Aim of the task
The stretch from the line with "export DESIGN_NICKNAME = icf_synth" through the line with "create_clock -name core_clock" in the records below: write it out exactly, and nothing else.

============

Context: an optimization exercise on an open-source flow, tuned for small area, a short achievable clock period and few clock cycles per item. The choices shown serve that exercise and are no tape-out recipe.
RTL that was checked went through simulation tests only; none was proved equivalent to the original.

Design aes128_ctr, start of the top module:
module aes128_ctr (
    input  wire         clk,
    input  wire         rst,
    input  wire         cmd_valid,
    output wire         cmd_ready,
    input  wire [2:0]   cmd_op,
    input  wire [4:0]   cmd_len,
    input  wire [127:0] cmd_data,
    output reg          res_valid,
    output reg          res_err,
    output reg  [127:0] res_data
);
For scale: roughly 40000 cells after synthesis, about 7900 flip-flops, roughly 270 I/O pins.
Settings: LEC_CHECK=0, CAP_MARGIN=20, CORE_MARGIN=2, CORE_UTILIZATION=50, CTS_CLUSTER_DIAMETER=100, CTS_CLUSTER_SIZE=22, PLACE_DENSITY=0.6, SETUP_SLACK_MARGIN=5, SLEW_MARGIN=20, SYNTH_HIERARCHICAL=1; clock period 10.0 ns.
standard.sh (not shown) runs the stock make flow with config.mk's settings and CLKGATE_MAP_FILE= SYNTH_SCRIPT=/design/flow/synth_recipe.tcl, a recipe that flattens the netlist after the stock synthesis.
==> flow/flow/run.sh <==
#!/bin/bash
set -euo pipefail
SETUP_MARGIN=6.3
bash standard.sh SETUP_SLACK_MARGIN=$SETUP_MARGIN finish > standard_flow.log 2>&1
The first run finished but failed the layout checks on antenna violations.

============

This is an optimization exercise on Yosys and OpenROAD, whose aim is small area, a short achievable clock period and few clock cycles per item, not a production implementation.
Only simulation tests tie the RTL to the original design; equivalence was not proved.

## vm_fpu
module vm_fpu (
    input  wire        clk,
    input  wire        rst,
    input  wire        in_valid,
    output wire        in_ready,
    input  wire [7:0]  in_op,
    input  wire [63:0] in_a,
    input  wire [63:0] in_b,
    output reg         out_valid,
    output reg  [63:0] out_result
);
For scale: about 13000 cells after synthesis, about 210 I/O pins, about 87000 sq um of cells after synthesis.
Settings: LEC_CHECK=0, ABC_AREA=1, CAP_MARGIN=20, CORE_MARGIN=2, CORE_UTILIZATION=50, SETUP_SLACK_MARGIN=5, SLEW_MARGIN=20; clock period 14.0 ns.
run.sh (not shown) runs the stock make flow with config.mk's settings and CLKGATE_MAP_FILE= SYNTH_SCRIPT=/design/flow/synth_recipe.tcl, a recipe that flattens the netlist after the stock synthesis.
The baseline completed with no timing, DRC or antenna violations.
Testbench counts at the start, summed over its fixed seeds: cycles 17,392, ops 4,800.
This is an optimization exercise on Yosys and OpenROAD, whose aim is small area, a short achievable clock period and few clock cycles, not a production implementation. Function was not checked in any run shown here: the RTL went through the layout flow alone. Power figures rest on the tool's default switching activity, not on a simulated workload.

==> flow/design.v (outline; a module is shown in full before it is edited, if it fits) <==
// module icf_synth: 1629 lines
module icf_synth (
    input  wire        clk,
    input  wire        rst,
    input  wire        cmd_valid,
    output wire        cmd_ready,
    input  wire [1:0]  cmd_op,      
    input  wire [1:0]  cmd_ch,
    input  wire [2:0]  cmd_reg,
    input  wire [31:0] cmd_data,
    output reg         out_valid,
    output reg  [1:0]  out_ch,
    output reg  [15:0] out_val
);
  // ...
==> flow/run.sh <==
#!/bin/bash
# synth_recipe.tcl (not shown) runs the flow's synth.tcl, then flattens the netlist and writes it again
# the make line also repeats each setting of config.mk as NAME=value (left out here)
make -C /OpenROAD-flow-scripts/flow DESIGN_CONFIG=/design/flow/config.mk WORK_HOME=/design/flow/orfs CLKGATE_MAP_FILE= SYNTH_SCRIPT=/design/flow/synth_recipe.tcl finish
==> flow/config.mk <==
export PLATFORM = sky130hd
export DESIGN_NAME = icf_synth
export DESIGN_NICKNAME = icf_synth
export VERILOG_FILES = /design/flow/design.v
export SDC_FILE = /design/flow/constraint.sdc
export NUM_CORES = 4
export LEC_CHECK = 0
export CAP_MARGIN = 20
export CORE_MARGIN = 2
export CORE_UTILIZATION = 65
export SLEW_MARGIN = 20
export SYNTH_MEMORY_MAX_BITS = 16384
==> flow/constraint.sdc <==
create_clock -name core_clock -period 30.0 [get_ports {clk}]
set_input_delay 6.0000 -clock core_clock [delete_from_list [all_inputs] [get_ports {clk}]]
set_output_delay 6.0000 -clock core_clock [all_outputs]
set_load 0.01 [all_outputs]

============

Answer for the task
export DESIGN_NICKNAME = icf_synth
export VERILOG_FILES = /design/flow/design.v
export SDC_FILE = /design/flow/constraint.sdc
export NUM_CORES = 4
export LEC_CHECK = 0
export CAP_MARGIN = 20
export CORE_MARGIN = 2
export CORE_UTILIZATION = 65
export SLEW_MARGIN = 20
export SYNTH_MEMORY_MAX_BITS = 16384
==> flow/constraint.sdc <==
create_clock -name core_clock -period 30.0 [get_ports {clk}]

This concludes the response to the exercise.